• **WHAT YOU WILL DO**: Return the lines below exactly as they appear, please, starting with the first and ending with the one that contains "inverter: 49 / 183.9".

◇ ◇ ◇ ◇

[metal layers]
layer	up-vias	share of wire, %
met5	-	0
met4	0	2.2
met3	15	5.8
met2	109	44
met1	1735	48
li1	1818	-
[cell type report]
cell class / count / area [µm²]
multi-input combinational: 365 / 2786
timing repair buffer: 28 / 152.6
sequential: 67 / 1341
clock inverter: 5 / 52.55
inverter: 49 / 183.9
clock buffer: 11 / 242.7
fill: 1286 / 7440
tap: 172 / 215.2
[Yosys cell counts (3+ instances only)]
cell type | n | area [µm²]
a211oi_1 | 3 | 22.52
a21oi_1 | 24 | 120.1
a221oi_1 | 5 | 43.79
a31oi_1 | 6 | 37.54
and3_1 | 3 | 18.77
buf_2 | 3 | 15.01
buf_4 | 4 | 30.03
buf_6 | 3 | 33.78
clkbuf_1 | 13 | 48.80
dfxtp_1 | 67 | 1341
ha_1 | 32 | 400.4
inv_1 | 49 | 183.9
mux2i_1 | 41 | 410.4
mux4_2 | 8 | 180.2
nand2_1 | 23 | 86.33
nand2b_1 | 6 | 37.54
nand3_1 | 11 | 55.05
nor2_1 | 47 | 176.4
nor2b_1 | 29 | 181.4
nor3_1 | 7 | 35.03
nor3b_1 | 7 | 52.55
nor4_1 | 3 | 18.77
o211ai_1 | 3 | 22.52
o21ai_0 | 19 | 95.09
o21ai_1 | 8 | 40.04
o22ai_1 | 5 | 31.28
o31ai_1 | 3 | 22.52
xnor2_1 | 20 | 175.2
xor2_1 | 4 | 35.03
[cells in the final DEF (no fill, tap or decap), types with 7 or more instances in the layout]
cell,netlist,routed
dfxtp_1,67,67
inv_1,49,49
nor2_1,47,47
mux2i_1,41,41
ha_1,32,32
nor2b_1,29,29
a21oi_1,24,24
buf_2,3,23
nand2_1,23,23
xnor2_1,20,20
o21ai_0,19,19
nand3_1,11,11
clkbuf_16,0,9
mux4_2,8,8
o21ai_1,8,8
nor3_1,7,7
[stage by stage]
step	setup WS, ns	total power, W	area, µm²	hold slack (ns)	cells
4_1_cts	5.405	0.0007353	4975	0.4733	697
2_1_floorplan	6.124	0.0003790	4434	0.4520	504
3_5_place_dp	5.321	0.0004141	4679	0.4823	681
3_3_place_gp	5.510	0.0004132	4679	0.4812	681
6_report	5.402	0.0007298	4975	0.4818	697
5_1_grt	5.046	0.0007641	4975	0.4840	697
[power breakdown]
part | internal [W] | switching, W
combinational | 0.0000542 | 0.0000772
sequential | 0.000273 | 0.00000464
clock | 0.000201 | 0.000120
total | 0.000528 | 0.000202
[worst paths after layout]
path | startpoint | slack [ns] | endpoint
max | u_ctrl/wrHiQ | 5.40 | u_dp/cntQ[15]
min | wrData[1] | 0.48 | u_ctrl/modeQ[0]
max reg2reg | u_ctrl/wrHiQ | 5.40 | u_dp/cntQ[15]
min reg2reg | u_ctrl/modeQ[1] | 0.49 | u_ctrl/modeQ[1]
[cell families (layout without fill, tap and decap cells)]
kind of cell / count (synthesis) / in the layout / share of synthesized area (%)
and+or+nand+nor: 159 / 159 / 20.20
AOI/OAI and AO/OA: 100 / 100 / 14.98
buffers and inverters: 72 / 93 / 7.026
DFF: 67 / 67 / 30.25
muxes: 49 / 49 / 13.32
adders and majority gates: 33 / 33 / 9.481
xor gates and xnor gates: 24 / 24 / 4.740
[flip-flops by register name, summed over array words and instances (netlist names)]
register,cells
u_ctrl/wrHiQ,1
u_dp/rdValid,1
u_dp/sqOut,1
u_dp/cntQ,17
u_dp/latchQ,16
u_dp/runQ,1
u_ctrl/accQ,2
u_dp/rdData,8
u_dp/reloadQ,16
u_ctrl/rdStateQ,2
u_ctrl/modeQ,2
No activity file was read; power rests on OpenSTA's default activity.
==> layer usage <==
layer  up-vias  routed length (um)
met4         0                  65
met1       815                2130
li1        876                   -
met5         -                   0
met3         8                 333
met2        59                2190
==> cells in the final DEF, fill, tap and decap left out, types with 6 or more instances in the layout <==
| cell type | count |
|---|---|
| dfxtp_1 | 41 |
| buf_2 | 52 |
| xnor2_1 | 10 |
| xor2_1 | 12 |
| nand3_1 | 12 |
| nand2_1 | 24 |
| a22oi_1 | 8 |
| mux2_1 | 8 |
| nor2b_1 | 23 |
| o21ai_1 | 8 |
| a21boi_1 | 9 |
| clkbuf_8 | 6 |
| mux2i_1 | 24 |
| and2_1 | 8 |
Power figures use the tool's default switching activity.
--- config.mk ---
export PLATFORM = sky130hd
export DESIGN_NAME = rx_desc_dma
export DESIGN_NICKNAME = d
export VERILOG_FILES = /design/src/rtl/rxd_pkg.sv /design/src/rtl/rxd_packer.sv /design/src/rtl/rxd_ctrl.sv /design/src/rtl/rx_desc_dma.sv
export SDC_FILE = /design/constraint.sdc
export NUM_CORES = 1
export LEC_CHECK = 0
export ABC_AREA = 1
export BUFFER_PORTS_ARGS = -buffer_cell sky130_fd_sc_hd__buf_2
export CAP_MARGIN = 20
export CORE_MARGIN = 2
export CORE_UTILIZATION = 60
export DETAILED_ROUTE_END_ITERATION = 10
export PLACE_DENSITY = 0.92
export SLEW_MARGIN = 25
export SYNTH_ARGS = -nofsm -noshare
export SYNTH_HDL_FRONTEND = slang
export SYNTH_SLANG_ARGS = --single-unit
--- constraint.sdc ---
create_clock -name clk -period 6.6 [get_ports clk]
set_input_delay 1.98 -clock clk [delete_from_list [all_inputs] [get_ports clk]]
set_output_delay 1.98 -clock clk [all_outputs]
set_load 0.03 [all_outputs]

◇ ◇ ◇ ◇

• **EXERCISE RESULT**:
[metal layers]
layer	up-vias	share of wire, %
met5	-	0
met4	0	2.2
met3	15	5.8
met2	109	44
met1	1735	48
li1	1818	-
[cell type report]
cell class / count / area [µm²]
multi-input combinational: 365 / 2786
timing repair buffer: 28 / 152.6
sequential: 67 / 1341
clock inverter: 5 / 52.55
inverter: 49 / 183.9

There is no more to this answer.